[Available data]:
####################

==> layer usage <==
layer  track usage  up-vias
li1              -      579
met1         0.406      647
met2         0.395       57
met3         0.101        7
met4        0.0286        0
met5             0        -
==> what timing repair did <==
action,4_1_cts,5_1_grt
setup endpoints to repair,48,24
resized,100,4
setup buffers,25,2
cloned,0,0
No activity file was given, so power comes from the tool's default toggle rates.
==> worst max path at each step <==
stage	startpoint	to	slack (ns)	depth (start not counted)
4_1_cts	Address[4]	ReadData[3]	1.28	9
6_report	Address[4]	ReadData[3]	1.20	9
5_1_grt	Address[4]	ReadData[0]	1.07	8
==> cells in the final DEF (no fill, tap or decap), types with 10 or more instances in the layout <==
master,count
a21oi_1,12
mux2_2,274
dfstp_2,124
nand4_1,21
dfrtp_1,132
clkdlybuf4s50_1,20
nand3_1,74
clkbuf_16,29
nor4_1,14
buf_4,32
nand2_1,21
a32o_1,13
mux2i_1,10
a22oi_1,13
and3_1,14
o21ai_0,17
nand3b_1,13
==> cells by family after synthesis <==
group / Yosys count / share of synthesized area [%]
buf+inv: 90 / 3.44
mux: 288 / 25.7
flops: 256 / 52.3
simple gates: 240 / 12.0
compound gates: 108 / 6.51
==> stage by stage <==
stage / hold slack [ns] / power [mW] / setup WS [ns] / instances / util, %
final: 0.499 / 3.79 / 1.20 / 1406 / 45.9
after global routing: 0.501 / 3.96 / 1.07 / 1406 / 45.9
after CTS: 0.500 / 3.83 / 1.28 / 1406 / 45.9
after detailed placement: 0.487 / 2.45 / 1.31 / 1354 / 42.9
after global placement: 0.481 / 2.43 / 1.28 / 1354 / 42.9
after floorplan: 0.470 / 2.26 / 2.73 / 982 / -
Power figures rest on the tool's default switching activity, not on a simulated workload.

####################

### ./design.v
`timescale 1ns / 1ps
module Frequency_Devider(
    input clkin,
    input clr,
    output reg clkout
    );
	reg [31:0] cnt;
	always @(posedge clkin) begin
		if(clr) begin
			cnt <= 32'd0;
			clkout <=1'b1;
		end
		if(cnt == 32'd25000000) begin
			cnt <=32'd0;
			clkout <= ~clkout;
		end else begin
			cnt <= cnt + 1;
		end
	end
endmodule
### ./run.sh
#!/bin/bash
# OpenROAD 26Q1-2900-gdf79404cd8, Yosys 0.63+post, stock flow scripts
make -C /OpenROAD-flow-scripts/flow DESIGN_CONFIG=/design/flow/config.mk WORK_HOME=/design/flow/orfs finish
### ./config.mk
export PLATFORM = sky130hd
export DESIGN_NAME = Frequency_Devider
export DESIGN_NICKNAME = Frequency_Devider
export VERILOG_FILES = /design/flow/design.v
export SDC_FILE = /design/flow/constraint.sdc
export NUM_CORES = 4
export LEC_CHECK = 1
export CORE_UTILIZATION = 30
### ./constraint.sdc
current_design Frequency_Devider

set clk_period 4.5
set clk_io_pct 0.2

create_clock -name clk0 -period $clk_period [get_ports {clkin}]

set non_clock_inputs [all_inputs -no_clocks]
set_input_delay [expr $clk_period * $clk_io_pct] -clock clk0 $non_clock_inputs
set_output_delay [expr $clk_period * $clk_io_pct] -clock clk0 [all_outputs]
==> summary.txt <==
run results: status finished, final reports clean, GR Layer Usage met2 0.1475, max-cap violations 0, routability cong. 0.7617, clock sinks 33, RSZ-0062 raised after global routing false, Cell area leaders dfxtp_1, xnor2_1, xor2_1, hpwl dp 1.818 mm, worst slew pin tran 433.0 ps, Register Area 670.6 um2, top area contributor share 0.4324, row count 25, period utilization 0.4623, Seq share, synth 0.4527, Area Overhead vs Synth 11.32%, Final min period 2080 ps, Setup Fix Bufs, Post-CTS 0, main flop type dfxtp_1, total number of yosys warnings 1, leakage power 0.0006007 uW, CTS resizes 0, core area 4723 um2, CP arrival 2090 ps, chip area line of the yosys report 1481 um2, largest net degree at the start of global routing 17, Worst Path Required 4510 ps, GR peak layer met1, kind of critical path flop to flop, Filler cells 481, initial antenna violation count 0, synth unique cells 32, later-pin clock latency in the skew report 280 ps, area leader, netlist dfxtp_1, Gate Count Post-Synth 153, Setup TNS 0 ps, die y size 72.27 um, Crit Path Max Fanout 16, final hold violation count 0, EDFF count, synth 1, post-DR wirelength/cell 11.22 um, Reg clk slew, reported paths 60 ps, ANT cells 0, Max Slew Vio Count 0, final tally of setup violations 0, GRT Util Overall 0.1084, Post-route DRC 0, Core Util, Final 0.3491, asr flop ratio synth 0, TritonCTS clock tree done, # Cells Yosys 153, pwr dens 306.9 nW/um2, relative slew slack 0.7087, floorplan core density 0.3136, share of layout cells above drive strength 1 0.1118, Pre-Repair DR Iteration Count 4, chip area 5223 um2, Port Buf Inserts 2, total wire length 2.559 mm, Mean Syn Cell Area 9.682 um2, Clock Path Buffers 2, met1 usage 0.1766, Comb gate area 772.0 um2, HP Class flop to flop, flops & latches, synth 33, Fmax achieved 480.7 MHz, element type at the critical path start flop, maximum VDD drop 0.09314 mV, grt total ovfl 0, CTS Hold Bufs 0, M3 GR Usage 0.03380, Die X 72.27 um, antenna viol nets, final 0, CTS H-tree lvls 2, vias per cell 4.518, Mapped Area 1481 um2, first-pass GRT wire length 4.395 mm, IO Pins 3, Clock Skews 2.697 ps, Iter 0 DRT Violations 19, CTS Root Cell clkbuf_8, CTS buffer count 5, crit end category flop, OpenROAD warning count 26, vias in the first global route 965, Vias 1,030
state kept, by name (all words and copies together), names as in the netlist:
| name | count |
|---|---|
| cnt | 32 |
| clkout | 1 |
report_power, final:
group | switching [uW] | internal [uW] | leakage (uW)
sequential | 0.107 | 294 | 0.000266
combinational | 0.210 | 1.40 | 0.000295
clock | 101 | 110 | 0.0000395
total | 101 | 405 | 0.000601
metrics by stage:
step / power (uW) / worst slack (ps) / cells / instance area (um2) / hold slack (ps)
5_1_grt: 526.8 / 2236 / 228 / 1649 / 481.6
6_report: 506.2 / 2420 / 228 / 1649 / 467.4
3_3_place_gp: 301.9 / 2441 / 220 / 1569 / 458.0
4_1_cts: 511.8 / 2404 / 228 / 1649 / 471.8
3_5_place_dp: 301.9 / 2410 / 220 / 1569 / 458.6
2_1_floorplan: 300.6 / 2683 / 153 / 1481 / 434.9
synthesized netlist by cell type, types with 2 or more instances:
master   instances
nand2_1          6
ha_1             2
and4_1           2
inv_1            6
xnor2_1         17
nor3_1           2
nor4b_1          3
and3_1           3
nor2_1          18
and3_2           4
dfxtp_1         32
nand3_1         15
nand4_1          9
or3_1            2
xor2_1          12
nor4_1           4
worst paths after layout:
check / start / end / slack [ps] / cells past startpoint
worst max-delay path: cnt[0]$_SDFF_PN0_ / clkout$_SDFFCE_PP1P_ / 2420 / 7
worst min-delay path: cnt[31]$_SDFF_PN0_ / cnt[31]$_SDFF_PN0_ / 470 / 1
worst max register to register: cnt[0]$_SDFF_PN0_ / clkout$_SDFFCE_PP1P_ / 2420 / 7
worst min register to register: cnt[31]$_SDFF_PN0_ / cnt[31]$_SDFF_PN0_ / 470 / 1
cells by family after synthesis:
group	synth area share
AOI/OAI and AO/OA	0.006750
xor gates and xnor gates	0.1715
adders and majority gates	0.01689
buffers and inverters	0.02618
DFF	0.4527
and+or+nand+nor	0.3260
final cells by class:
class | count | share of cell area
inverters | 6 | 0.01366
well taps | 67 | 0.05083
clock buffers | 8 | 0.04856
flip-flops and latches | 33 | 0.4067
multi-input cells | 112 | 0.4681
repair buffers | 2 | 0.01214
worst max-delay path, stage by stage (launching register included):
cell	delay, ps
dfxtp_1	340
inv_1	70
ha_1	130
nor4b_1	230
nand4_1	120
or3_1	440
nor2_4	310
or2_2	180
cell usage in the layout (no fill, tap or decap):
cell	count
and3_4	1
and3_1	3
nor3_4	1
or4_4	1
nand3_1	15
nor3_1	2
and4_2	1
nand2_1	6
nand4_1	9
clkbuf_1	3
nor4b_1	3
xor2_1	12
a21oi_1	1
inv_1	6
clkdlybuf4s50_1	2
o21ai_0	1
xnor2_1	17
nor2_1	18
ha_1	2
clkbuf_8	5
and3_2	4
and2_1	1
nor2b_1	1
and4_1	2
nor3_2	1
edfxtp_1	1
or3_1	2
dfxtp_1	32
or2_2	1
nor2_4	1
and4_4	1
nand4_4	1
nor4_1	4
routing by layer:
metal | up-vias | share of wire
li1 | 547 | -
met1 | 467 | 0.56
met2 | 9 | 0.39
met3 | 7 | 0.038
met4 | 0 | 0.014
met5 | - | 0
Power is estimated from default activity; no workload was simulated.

####################

[Aim of the exercise]:
Look through the data above and return exactly the lines from the one that contains "after global placement: 0.481" to the one that contains "Power figures rest", inclusive, with nothing else.

[Solution for this problem]:
after global placement: 0.481 / 2.43 / 1.28 / 1354 / 42.9
after floorplan: 0.470 / 2.26 / 2.73 / 982 / -
Power figures rest on the tool's default switching activity, not on a simulated workload.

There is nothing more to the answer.